- **Task goal**
Copy exactly, please, the lines of the data from its start through the line containing "synth_top_area_share_pct = 61.5".

[Items from a data source]
-*-*-

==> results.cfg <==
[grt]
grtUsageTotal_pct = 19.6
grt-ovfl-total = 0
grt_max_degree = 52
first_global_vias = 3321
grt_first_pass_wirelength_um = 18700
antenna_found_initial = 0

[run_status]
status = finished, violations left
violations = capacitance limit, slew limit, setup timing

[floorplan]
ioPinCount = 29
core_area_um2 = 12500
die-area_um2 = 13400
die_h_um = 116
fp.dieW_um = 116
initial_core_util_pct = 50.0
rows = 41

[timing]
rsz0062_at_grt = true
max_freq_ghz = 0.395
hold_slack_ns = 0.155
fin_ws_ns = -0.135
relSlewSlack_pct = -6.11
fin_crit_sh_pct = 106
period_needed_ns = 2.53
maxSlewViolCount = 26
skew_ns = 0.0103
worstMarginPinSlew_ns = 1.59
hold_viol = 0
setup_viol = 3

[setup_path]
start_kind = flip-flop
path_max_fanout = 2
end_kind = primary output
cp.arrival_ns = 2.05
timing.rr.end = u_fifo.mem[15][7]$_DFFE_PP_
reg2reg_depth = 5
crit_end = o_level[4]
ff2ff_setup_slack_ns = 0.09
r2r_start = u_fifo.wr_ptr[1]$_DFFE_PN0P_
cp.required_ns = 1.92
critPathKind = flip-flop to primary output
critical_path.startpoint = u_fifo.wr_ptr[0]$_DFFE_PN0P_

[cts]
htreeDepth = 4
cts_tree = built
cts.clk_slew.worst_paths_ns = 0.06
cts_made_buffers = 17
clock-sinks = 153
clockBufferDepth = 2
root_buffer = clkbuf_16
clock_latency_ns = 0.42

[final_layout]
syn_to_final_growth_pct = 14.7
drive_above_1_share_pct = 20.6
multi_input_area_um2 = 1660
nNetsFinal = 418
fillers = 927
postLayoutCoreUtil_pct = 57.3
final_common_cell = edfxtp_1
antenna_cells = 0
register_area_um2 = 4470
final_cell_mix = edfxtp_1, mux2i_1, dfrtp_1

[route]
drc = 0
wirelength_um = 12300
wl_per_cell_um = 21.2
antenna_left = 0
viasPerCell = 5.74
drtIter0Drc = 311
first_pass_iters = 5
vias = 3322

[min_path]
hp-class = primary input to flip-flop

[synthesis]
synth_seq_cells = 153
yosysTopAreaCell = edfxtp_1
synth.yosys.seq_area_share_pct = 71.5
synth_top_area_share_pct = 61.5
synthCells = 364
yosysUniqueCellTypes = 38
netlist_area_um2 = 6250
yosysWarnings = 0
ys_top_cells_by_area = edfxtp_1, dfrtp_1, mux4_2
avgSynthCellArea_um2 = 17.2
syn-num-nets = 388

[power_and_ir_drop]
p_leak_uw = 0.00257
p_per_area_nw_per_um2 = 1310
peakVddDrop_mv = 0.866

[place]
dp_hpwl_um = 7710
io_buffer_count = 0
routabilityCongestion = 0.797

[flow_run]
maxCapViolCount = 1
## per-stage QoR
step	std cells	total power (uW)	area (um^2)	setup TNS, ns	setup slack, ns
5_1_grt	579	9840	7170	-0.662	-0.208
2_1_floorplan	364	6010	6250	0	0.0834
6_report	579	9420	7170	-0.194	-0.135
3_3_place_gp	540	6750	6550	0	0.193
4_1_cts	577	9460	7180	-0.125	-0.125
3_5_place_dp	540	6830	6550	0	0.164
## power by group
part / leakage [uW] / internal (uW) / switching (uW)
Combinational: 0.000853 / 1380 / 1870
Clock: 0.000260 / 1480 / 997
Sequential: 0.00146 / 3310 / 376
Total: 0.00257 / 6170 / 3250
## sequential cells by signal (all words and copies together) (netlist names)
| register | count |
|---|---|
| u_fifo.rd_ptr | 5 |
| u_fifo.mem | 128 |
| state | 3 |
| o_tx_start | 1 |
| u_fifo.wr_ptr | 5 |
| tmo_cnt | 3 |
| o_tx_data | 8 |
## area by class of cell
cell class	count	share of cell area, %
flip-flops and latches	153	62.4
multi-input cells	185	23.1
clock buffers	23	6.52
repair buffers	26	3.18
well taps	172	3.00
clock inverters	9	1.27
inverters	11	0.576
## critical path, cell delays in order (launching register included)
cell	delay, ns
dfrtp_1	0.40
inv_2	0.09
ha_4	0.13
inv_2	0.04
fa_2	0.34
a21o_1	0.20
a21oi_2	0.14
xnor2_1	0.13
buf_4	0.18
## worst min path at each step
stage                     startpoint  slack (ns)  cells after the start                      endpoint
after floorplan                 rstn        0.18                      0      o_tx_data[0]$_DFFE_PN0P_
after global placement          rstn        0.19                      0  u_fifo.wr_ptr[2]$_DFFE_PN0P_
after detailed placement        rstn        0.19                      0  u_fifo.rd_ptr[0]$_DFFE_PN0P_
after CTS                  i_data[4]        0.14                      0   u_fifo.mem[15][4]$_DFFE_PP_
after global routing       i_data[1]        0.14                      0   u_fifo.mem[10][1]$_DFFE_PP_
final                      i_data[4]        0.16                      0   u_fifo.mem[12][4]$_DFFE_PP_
==> src/rtl/cla_chunk_seq.sv <==
// Multi-cycle W*K-bit adder/subtractor: one W-bit carry-lookahead slice is
// stepped across K chunks, LSB first, with the carry registered between chunks.
module cla_chunk_seq #(
  parameter int unsigned W = 8,
  parameter int unsigned K = 4
) (
  input  logic           clk_i,
  input  logic           rst_i,
  input  logic           in_valid_i,
  output logic           in_ready_o,
  input  logic [W*K-1:0] a_i,
  input  logic [W*K-1:0] b_i,
  input  logic           cin_i,
  input  logic           sub_i,
  output logic           out_valid_o,
  input  logic           out_ready_i,
  output logic [W*K-1:0] sum_o,
  output logic           cout_o,
  output logic           ovf_o
);

  localparam int unsigned N       = W * K;
  localparam int unsigned IdxW    = (K > 1) ? $clog2(K) : 1;
  localparam logic [IdxW-1:0] IdxLast = IdxW'(K - 1);

  typedef enum logic [1:0] {StIdle, StRun, StDone} state_e;

  state_e          state_q, state_d;
  logic [IdxW-1:0] idx_q, idx_d;
  logic [N-1:0]    a_q, a_d, b_q, b_d, sum_q, sum_d;
  logic            carry_q, carry_d, cout_q, cout_d, ovf_q, ovf_d;

  logic [W-1:0]    a_chunk, b_chunk, s_chunk;
  logic            c_top, c_msb;

  assign a_chunk = W'(a_q >> (32'(idx_q) * W));
  assign b_chunk = W'(b_q >> (32'(idx_q) * W));

  always_comb begin : slice
    logic [W:0]   c;
    logic [W-1:0] g, p;
    g    = a_chunk & b_chunk;
    p    = a_chunk ^ b_chunk;
    c    = '0;
    c[0] = carry_q;
    for (int j = 0; j < W; j++) begin
      c[j+1] = g[j] | (p[j] & c[j]);
    end
    s_chunk = p ^ c[W-1:0];
    c_top   = c[W];
    c_msb   = c[W-1];
  end

  always_comb begin
    state_d = state_q;
    idx_d   = idx_q;
    a_d     = a_q;
    b_d     = b_q;
    carry_d = carry_q;
    sum_d   = sum_q;
    cout_d  = cout_q;
    ovf_d   = ovf_q;
    unique case (state_q)
      StIdle: begin
        if (in_valid_i) begin
          // Subtraction is A + ~B + 1; cin only matters for addition.
          a_d     = a_i;
          b_d     = sub_i ? ~b_i : b_i;
          carry_d = sub_i ? 1'b1 : cin_i;
          idx_d   = '0;
          state_d = StRun;
        end
      end
      StRun: begin
        for (int k = 0; k < K; k++) begin
          if (idx_q == IdxW'(k)) sum_d[k*W +: W] = s_chunk;
        end
        carry_d = c_top;
        if (idx_q == IdxLast) begin
          cout_d  = c_top;
          ovf_d   = c_top ^ c_msb;
          state_d = StDone;
        end else begin
          idx_d = idx_q + 1'b1;
        end
      end
      StDone: begin
        if (out_ready_i) state_d = StIdle;
      end
      default: state_d = StIdle;
    endcase
  end

  always_ff @(posedge clk_i or posedge rst_i) begin
    if (rst_i) begin
      state_q <= StIdle;
      idx_q   <= '0;
      a_q     <= '0;
      b_q     <= '0;
      carry_q <= 1'b0;
      sum_q   <= '0;
      cout_q  <= 1'b0;
      ovf_q   <= 1'b0;
    end else begin
      state_q <= state_d;
      idx_q   <= idx_d;
      a_q     <= a_d;
      b_q     <= b_d;
      carry_q <= carry_d;
      sum_q   <= sum_d;
      cout_q  <= cout_d;
      ovf_q   <= ovf_d;
    end
  end

  assign in_ready_o  = (state_q == StIdle);
  assign out_valid_o = (state_q == StDone);
  assign sum_o       = sum_q;
  assign cout_o      = cout_q;
  assign ovf_o       = ovf_q;

endmodule
===== src/rtl/multicycle_control_if.sv =====
// multicycle_control_if: control-unit bus; master = control unit (instr fields/flags in, enables/selects out), slave = datapath
interface multicycle_control_if;
  logic [6:0] instr_op;
  logic [2:0] instr_funct3;
  logic       instr_funct7b5;
  logic       zero;
  logic       lt;
  logic       ltu;
  logic       pc_write;
  logic       ir_write;
  logic       adr_src;
  logic       mem_write;
  logic [2:0] mem_funct3;
  logic       reg_write;
  logic [1:0] result_src;
  logic [1:0] alu_src_a;
  logic [1:0] alu_src_b;
  logic [3:0] alu_control;
  logic [2:0] imm_src;
  logic       illegal;
  modport master (
    input  instr_op, instr_funct3, instr_funct7b5, zero, lt, ltu,
    output pc_write, ir_write, adr_src, mem_write, mem_funct3, reg_write,
           result_src, alu_src_a, alu_src_b, alu_control, imm_src, illegal
  );
  modport slave (
    output instr_op, instr_funct3, instr_funct7b5, zero, lt, ltu,
    input  pc_write, ir_write, adr_src, mem_write, mem_funct3, reg_write,
           result_src, alu_src_a, alu_src_b, alu_control, imm_src, illegal
  );
endinterface


===== src/rtl/multicycle_control.sv =====
// multicycle_control: RV32I multicycle control FSM; ports clk, reset (async active-low), bus (master side of multicycle_control_if)
module multicycle_control (
  input logic clk,
  input logic reset,
  multicycle_control_if.master bus
);
  typedef enum logic [3:0] {
    FETCH, IRLOAD, DECODE, MEMADR, MEMREAD, MEMWB, MEMWRITE,
    EXECR, EXECI, ALUWB, BRANCH, JAL, JALR, JALR2
  } state_t;
  localparam logic [6:0] OP_LOAD = 7'b0000011, OP_STORE = 7'b0100011, OP_R = 7'b0110011,
    OP_I = 7'b0010011, OP_LUI = 7'b0110111, OP_BR = 7'b1100011, OP_JAL = 7'b1101111,
    OP_JALR = 7'b1100111, OP_AUIPC = 7'b0010111, OP_FENCE = 7'b0001111;
  state_t state, state_next;
  logic [6:0] op;
  logic [2:0] f3;
  logic alt, taken, legal;
  logic [3:0] alu_dec;
  assign op = bus.instr_op;
  assign f3 = bus.instr_funct3;
  assign legal = op inside {OP_LOAD, OP_STORE, OP_R, OP_I, OP_LUI, OP_BR, OP_JAL, OP_JALR, OP_AUIPC, OP_FENCE};
  // funct7b5 picks sub only for register ops; it picks sra for both shift forms
  assign alt = bus.instr_funct7b5 & (state == EXECR | f3 == 3'b101);
  assign taken = f3[2:1] == 2'b00 ? bus.zero ^ f3[0] :
                 f3[2:1] == 2'b10 ? bus.lt ^ f3[0] :
                 f3[2:1] == 2'b11 ? bus.ltu ^ f3[0] : 1'b0;
  assign bus.imm_src = op inside {OP_LOAD, OP_I, OP_JALR} ? 3'b000 :
                       op == OP_STORE ? 3'b001 :
                       op == OP_BR ? 3'b010 :
                       op == OP_JAL ? 3'b011 :
                       op inside {OP_LUI, OP_AUIPC} ? 3'b100 : 3'b000;
  always_comb begin
    case (f3)
      3'b000:  alu_dec = alt ? 4'd1 : 4'd0;
      3'b001:  alu_dec = 4'd2;
      3'b010:  alu_dec = 4'd3;
      3'b011:  alu_dec = 4'd4;
      3'b100:  alu_dec = 4'd5;
      3'b101:  alu_dec = alt ? 4'd7 : 4'd6;
      3'b110:  alu_dec = 4'd8;
      default: alu_dec = 4'd9;
    endcase
  end
  always_ff @(posedge clk or negedge reset)
    if (!reset) state <= FETCH;
    else state <= state_next;
  always_comb begin
    state_next = FETCH;
    case (state)
      FETCH:   state_next = IRLOAD;
      IRLOAD:  state_next = DECODE;
      DECODE:
        case (op)
          OP_LOAD, OP_STORE: state_next = MEMADR;
          OP_R:              state_next = EXECR;
          OP_I, OP_LUI:      state_next = EXECI;
          OP_BR:             state_next = BRANCH;
          OP_JAL:            state_next = JAL;
          OP_JALR:           state_next = JALR;
          OP_AUIPC:          state_next = ALUWB;
          default:           state_next = FETCH;
        endcase
      MEMADR:  state_next = op == OP_LOAD ? MEMREAD : MEMWRITE;
      MEMREAD: state_next = MEMWB;
      EXECR, EXECI, JAL, JALR2: state_next = ALUWB;
      JALR:    state_next = JALR2;
      default: state_next = FETCH;
    endcase
  end
  always_comb begin
    bus.pc_write = 1'b0;
    bus.ir_write = 1'b0;
    bus.adr_src = 1'b0;
    bus.mem_write = 1'b0;
    bus.mem_funct3 = 3'b010;
    bus.reg_write = 1'b0;
    bus.result_src = 2'b00;
    bus.alu_src_a = 2'b00;
    bus.alu_src_b = 2'b00;
    bus.alu_control = 4'd0;
    bus.illegal = 1'b0;
    case (state)
      IRLOAD: begin
        bus.ir_write = 1'b1;
        bus.pc_write = 1'b1;
        bus.alu_src_b = 2'b10;
        bus.result_src = 2'b10;
      end
      DECODE: begin
        bus.alu_src_a = 2'b01;
        bus.alu_src_b = 2'b01;
        bus.illegal = !legal;
      end
      MEMADR: begin
        bus.alu_src_a = 2'b10;
        bus.alu_src_b = 2'b01;
      end
      MEMREAD: begin
        bus.adr_src = 1'b1;
        bus.mem_funct3 = f3;
      end
      MEMWB: begin
        bus.reg_write = 1'b1;
        bus.result_src = 2'b01;
      end
      MEMWRITE: begin
        bus.adr_src = 1'b1;
        bus.mem_write = 1'b1;
        bus.mem_funct3 = f3;
      end
      EXECR: begin
        bus.alu_src_a = 2'b10;
        bus.alu_control = alu_dec;
      end
      EXECI: begin
        bus.alu_src_a = op == OP_LUI ? 2'b11 : 2'b10;
        bus.alu_src_b = 2'b01;
        bus.alu_control = op == OP_LUI ? 4'd0 : alu_dec;
      end
      ALUWB: bus.reg_write = 1'b1;
      BRANCH: begin
        bus.alu_src_a = 2'b10;
        bus.alu_control = 4'd1;
        bus.pc_write = taken;
      end
      JAL, JALR2: begin
        bus.pc_write = 1'b1;
        bus.alu_src_a = 2'b01;
        bus.alu_src_b = 2'b10;
      end
      JALR: begin
        bus.alu_src_a = 2'b10;
        bus.alu_src_b = 2'b01;
      end
      default: ;
    endcase
  end
endmodule


===== src/flat_wrapper.sv =====
// flat-port wrapper written by rule: the top's interface ports become plain ports
module multicycle_control_flat 
  (clk, reset, bus_instr_op, bus_instr_funct3, bus_instr_funct7b5, bus_zero, bus_lt, bus_ltu, bus_pc_write, bus_ir_write, bus_adr_src, bus_mem_write, bus_mem_funct3, bus_reg_write, bus_result_src, bus_alu_src_a, bus_alu_src_b, bus_alu_control, bus_imm_src, bus_illegal);
  multicycle_control_if bus_i ();
  input logic clk;
  input logic reset;
  input wire logic [$bits(bus_i.instr_op)-1:0] bus_instr_op;
  input wire logic [$bits(bus_i.instr_funct3)-1:0] bus_instr_funct3;
  input wire logic [$bits(bus_i.instr_funct7b5)-1:0] bus_instr_funct7b5;
  input wire logic [$bits(bus_i.zero)-1:0] bus_zero;
  input wire logic [$bits(bus_i.lt)-1:0] bus_lt;
  input wire logic [$bits(bus_i.ltu)-1:0] bus_ltu;
  output wire logic [$bits(bus_i.pc_write)-1:0] bus_pc_write;
  output wire logic [$bits(bus_i.ir_write)-1:0] bus_ir_write;
  output wire logic [$bits(bus_i.adr_src)-1:0] bus_adr_src;
  output wire logic [$bits(bus_i.mem_write)-1:0] bus_mem_write;
  output wire logic [$bits(bus_i.mem_funct3)-1:0] bus_mem_funct3;
  output wire logic [$bits(bus_i.reg_write)-1:0] bus_reg_write;
  output wire logic [$bits(bus_i.result_src)-1:0] bus_result_src;
  output wire logic [$bits(bus_i.alu_src_a)-1:0] bus_alu_src_a;
  output wire logic [$bits(bus_i.alu_src_b)-1:0] bus_alu_src_b;
  output wire logic [$bits(bus_i.alu_control)-1:0] bus_alu_control;
  output wire logic [$bits(bus_i.imm_src)-1:0] bus_imm_src;
  output wire logic [$bits(bus_i.illegal)-1:0] bus_illegal;
  assign bus_i.instr_op = bus_instr_op;
  assign bus_i.instr_funct3 = bus_instr_funct3;
  assign bus_i.instr_funct7b5 = bus_instr_funct7b5;
  assign bus_i.zero = bus_zero;
  assign bus_i.lt = bus_lt;
  assign bus_i.ltu = bus_ltu;
  assign bus_pc_write = bus_i.pc_write;
  assign bus_ir_write = bus_i.ir_write;
  assign bus_adr_src = bus_i.adr_src;
  assign bus_mem_write = bus_i.mem_write;
  assign bus_mem_funct3 = bus_i.mem_funct3;
  assign bus_reg_write = bus_i.reg_write;
  assign bus_result_src = bus_i.result_src;
  assign bus_alu_src_a = bus_i.alu_src_a;
  assign bus_alu_src_b = bus_i.alu_src_b;
  assign bus_alu_control = bus_i.alu_control;
  assign bus_imm_src = bus_i.imm_src;
  assign bus_illegal = bus_i.illegal;
  multicycle_control u_core (.clk(clk), .reset(reset), .bus(bus_i));
endmodule

===== config.mk =====
export PLATFORM = sky130hd
export DESIGN_NAME = multicycle_control_flat
export DESIGN_NICKNAME = d
export VERILOG_FILES = /design/src/rtl/multicycle_control_if.sv /design/src/rtl/multicycle_control.sv /design/src/flat_wrapper.sv
export SDC_FILE = /design/constraint.sdc
export NUM_CORES = 1
export LEC_CHECK = 0
export ABC_AREA = 0
export CAP_MARGIN = 20
export CORE_MARGIN = 8
export CORE_UTILIZATION = 46
export CTS_BUF_LIST = sky130_fd_sc_hd__clkbuf_8
export CTS_CLUSTER_DIAMETER = 100
export DETAILED_ROUTE_END_ITERATION = 10
export PLACE_DENSITY = 0.84
export SYNTH_ARGS = -nofsm -noshare
export SYNTH_HDL_FRONTEND = slang
export SYNTH_SLANG_ARGS = --single-unit
export TNS_END_PERCENT = 100

===== constraint.sdc =====
create_clock -name clk -period 2.77 [get_ports clk]
set_input_delay 0.554 -clock clk [delete_from_list [all_inputs] [get_ports clk]]
set_output_delay 0.554 -clock clk [all_outputs]
set_load 0.02 [all_outputs]

* After elaboration in Yosys (flattened, before gate mapping)
Cells that the tools add are included.
W data, S select, Z words.
** Word-level totals
- Flip-flop bits (word level) :: 4
- Input bits :: 16
- Output and inout bits :: 22
- Logic and storage cells :: 80
** Cells by class
- Equal/unequal tests :: 31
- Mux-type cells :: 27
- Bitwise logic cells :: 5
- Reduce and logical (&&, ||, !) cells :: 16
** Operators with widths (number)
- $pmux W4 S7 :: 3
- $eq A4 B4 Y1 const B :: 6
- $eq A7 B6 Y1 const B :: 3
- $eq A7 B7 Y1 const B :: 3
- $mux W3 :: 6
- $eq A4 B3 Y1 const B :: 4
- $eq A7 B5 Y1 const B :: 2
- $pmux W4 S3 :: 1
- $reduce_or A4 Y1 :: 3
- $mux W1 :: 11
- $reduce_bool A10 Y1 :: 1
- $eq A3 B3 Y1 const B :: 3
- $eq A4 B2 Y1 const B :: 2
- $pmux W2 S2 :: 2
- $reduce_or A2 Y1 :: 4
- $eq A7 B2 Y1 const B :: 1
- $eq A7 B4 Y1 const B :: 1
- $eq A3 B2 Y1 const B :: 2
- $pmux W2 S3 :: 1
- $reduce_or A3 Y1 :: 2
- $eq A2 B2 Y1 const B :: 2
- $eq A4 B1 Y1 const B :: 1
- $logic_not A4 Y1 :: 1
- $mux W4 :: 1
- other kinds (11) :: 13

* Longest topological paths before layout
- Word-level depth :: 7
- Mapped depth :: 5
- Mapped depth without buffers :: 4

* Least setup slack after synthesis
No wires, ideal clock.
- Path type :: input to output
- Start point :: input port bus_instr_op[1]
- End point :: output port bus_illegal
- Arrival :: 1686 ps
- Setup slack :: 530 ps
- Stages :: 4
- Path buffers :: 0
- Cell sequence :: and2_1 and3_4 a22o_1 a211oi_1
** On the way
- Cells in the longest elaborated chain, start to end :: 4
- Elaborated cells between the ends (all ways) :: 13
- Those cells by class :: 10 x eq/ne; 1 x mux; 2 x reduce/logical
** Ends and longest elaborated chain
- from (decl) :: RTL line flat_wrapper.sv:7 : input wire logic [$bits(bus_i.instr_op)-1:0] bus_instr_op;
- $eq A7 B2 Y1, or another cell as far along :: RTL line multicycle_control.sv:21 : assign legal = op inside {OP_LOAD, OP_STORE, OP_R, OP_I, OP_LUI, OP_BR, OP_JAL, OP_JALR, OP_AUIPC, OP_FENCE};
- $reduce_bool A10 Y1 * :: RTL line multicycle_control.sv:21
- $logic_not A1 Y1 * :: RTL line multicycle_control.sv:92 : bus.illegal = !legal;
- $mux W1 * :: RTL line multicycle_control.sv:82 : case (state)
- to (decl) :: RTL line flat_wrapper.sv:24 : output wire logic [$bits(bus_i.illegal)-1:0] bus_illegal;
Mark *: on every way between the ends. The rest lies on a longest branch, timed or not.

* Worst setup path in the final report
- Start point :: input port bus_instr_op[1]
- End point :: output port bus_alu_control[3]
** On the way
- Cells in the longest elaborated chain, start to end :: 3
** Ends and longest elaborated chain
- $eq A7 B6 Y1 :: RTL line multicycle_control.sv:118 : bus.alu_control = op == OP_LUI ? 4'd0 : alu_dec;
- $mux W4 :: RTL line multicycle_control.sv:118
- $pmux W4 S3 :: RTL line multicycle_control.sv:82
- to (decl) :: RTL line flat_wrapper.sv:22 : output wire logic [$bits(bus_i.alu_control)-1:0] bus_alu_control;
Every way passes these cells.

==> results.cfg <==
[synth]
synthArstFlopShare_pct = 100
synth_edf_count = 0
netlist_instances = 126
synth_most_common_cell = nand2_1
synth_area_um2 = 857
ys.flop_type = dfrtp_1
synth_largest_area_cell = dfrtp_1
yosysSeqAreaShare_pct = 11.7
yosysUniqueCellTypes = 46
synth_area_per_cell_um2 = 6.80
yosys-top-cells-area = dfrtp_1, nand2_1, nor2_1
synth_nets = 142
synth_common_cells = nand2_1, nor2_1, a21oi_1
synth_top_area_share_pct = 11.7
ys_ff_latch = 4
ys_warn_count = 0

[routing]
drt_iter0_drc = 17
wl_per_cell_um = 14.2
via_count = 1111
post_drt_via_cell_ratio = 5.50
drtAntennaViolNets = 0
drc_errors = 0
drt-pass1-iter-count = 4
drt_wl_total_um = 2870

[grt]
grt_pass1_wl_um = 4560
antenna_found_initial = 0
first_global_vias = 1051
grt_overflow = 0
grt_max_degree = 13
grt_usage_pct = 16.4

[worst_setup_path]
required_ps = 2220
r2r-start = u_core.state[3]$_DFF_PN0_
startpoint = bus_instr_op[1]
arrival_ps = 2120
crit_fanout = 3
cp-start-kind = primary input
worst-setup-path-type = primary input to primary output
end_kind = primary output

[floorplanning]
fp.dieH_um = 59.2
start_util_pct = 49.1
core_um2 = 1750
std_cell_rows = 15
die_w_um = 59.2
die_area_um2 = 3500
ios = 38

[sta]
slew_viol_final = 0
min_period_ps = 2680
rsz0062_at_grt = false
fin_ws_ps = 93.5
slew_headroom_pct = 66.2
setup_violations = 0
fmax_mhz = 374
fin_crit_sh_pct = 96.6
tns_ps = 0
worstMarginPinSlew_ps = 506
hold_viol_final = 0
whs_ps = 538
finalClockSkew_ps = 0.422

[final_layout]
antenna_cells = 0
area_growth_pct = 64.5
drive_above_1_share_pct = 22.0
utilization_pct = 80.8
n_fill_cell = 141
largest_register_ffs = 4
top_regs = u_core.state x4
top_register = u_core.state
finalNetCount = 195

[place]
place_ws_ps = -309
dpl.hpwl_um = 2390
place.gp.congestion = 0.884
io_buffers = 37

[clock_tree]
path_clk_slew_ps = 30
worstSkewPairLatency_ps = 220
cts_setup_buffers = 0
cts_buffers = 3
root_buffer = clkbuf_8
clkSinkCount = 4
cts_htree_levels = 1
cts_tree = built
clock_path_buffers = 2

[power]
power_leakage_nw = 0.602
peakVddDrop_v = 0.000684
p_per_area_nw_per_um2 = 706

[flow_run]
cap_violations = 0

[worst_hold_path]
hold_class = primary input to async pin

[run_status]
status = completed
-- metal layers --
layer | wire length [um] | track usage [%]
met1 | 1210 | 17.7
met2 | 1420 | 29.6
met3 | 206 | 5.86
met4 | 32 | 3.41
met5 | 0 | 0
-- cell type report --
type / instances / area [um2] / area share (%)
multi-input combinational: 105 / 688 / 48.8
timing repair buffer: 60 / 531 / 37.6
sequential: 4 / 100 / 7.10
clock buffer: 3 / 41.3 / 2.93
tap: 25 / 31.3 / 2.22
inverter: 5 / 18.8 / 1.33
-- worst paths after layout --
check / to / slack (ps) / cells past startpoint
min in group clk: u_core.state[2]$_DFF_PN0_ / 710 / 2
max: bus_alu_control[3] / 90 / 7
max in group asynchronous: u_core.state[1]$_DFF_PN0_ / 2070 / 1
min reg2reg: u_core.state[2]$_DFF_PN0_ / 710 / 2
max reg2reg: u_core.state[0]$_DFF_PN0_ / 1270 / 5
min: u_core.state[0]$_DFF_PN0_ / 540 / 1
-- kinds of logic (layout without fill, tap and decap cells) --
group	after synthesis	in the layout	share of synthesized area (%)
muxes	3	3	3.50
and+or+nand+nor	62	62	40.6
xor gates and xnor gates	2	2	2.04
DFF	4	4	11.7
buffers and inverters	17	68	9.78
AOI/OAI and AO/OA	38	38	32.4
-- where the power goes --
group,internal (mW),switching [mW]
combinational,0.324,0.407
clock,0.0927,0.0310
sequential,0.0837,0.0570
-- worst max-delay path, stage by stage --
cell             delay, ps
clkdlybuf4s50_1        470
and2_1                 160
buf_4                  130
nand4_1                170
a31oi_4                250
nor2_1                  70
dlygate4sd2_1          320
-- layout by cell type, fill, tap and decap left out, types with 2 or more instances in the layout --
cell             instances
nand3_1                  3
a41oi_1                  2
nor2_1                  13
xnor2_1                  2
dlymetal6s2s_1           2
a211oi_1                 4
and2_1                   2
clkbuf_8                 3
or2_2                    2
or3_1                    2
nand3b_1                 2
mux2i_1                  3
nand2b_1                 6
a21oi_1                  8
clkdlybuf4s50_1         24
nor2b_1                  5
inv_1                    4
dlygate4sd2_1           10
o21ai_1                  3
o2bb2ai_1                2
nand2_1                 14
dfrtp_1                  4
nor3_1                   4
and3_4                   2
o21ai_0                  5
buf_4                   23
-- metrics by stage --
step	area, um2	power [mW]	instances
floorplan	857	0.580	126
global placement	1370	0.864	199
detailed placement	1370	0.884	199
CTS	1400	0.992	202
global route	1410	1.07	202
finish	1410	0.996	202
-- what timing repair did --
item                                    4_1_cts  5_1_grt
resized for setup                            12        5
hold buffers                                  0        0
endpoints found under the setup margin       10        6
pin swaps                                     1        2
No activity file was read; power rests on OpenSTA's default activity.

-*-*-

- **Solved exercise**
==> results.cfg <==
[grt]
grtUsageTotal_pct = 19.6
grt-ovfl-total = 0
grt_max_degree = 52
first_global_vias = 3321
grt_first_pass_wirelength_um = 18700
antenna_found_initial = 0

[run_status]
status = finished, violations left
violations = capacitance limit, slew limit, setup timing

[floorplan]
ioPinCount = 29
core_area_um2 = 12500
die-area_um2 = 13400
die_h_um = 116
fp.dieW_um = 116
initial_core_util_pct = 50.0
rows = 41

[timing]
rsz0062_at_grt = true
max_freq_ghz = 0.395
hold_slack_ns = 0.155
fin_ws_ns = -0.135
relSlewSlack_pct = -6.11
fin_crit_sh_pct = 106
period_needed_ns = 2.53
maxSlewViolCount = 26
skew_ns = 0.0103
worstMarginPinSlew_ns = 1.59
hold_viol = 0
setup_viol = 3

[setup_path]
start_kind = flip-flop
path_max_fanout = 2
end_kind = primary output
cp.arrival_ns = 2.05
timing.rr.end = u_fifo.mem[15][7]$_DFFE_PP_
reg2reg_depth = 5
crit_end = o_level[4]
ff2ff_setup_slack_ns = 0.09
r2r_start = u_fifo.wr_ptr[1]$_DFFE_PN0P_
cp.required_ns = 1.92
critPathKind = flip-flop to primary output
critical_path.startpoint = u_fifo.wr_ptr[0]$_DFFE_PN0P_

[cts]
htreeDepth = 4
cts_tree = built
cts.clk_slew.worst_paths_ns = 0.06
cts_made_buffers = 17
clock-sinks = 153
clockBufferDepth = 2
root_buffer = clkbuf_16
clock_latency_ns = 0.42

[final_layout]
syn_to_final_growth_pct = 14.7
drive_above_1_share_pct = 20.6
multi_input_area_um2 = 1660
nNetsFinal = 418
fillers = 927
postLayoutCoreUtil_pct = 57.3
final_common_cell = edfxtp_1
antenna_cells = 0
register_area_um2 = 4470
final_cell_mix = edfxtp_1, mux2i_1, dfrtp_1

[route]
drc = 0
wirelength_um = 12300
wl_per_cell_um = 21.2
antenna_left = 0
viasPerCell = 5.74
drtIter0Drc = 311
first_pass_iters = 5
vias = 3322

[min_path]
hp-class = primary input to flip-flop

[synthesis]
synth_seq_cells = 153
yosysTopAreaCell = edfxtp_1
synth.yosys.seq_area_share_pct = 71.5
synth_top_area_share_pct = 61.5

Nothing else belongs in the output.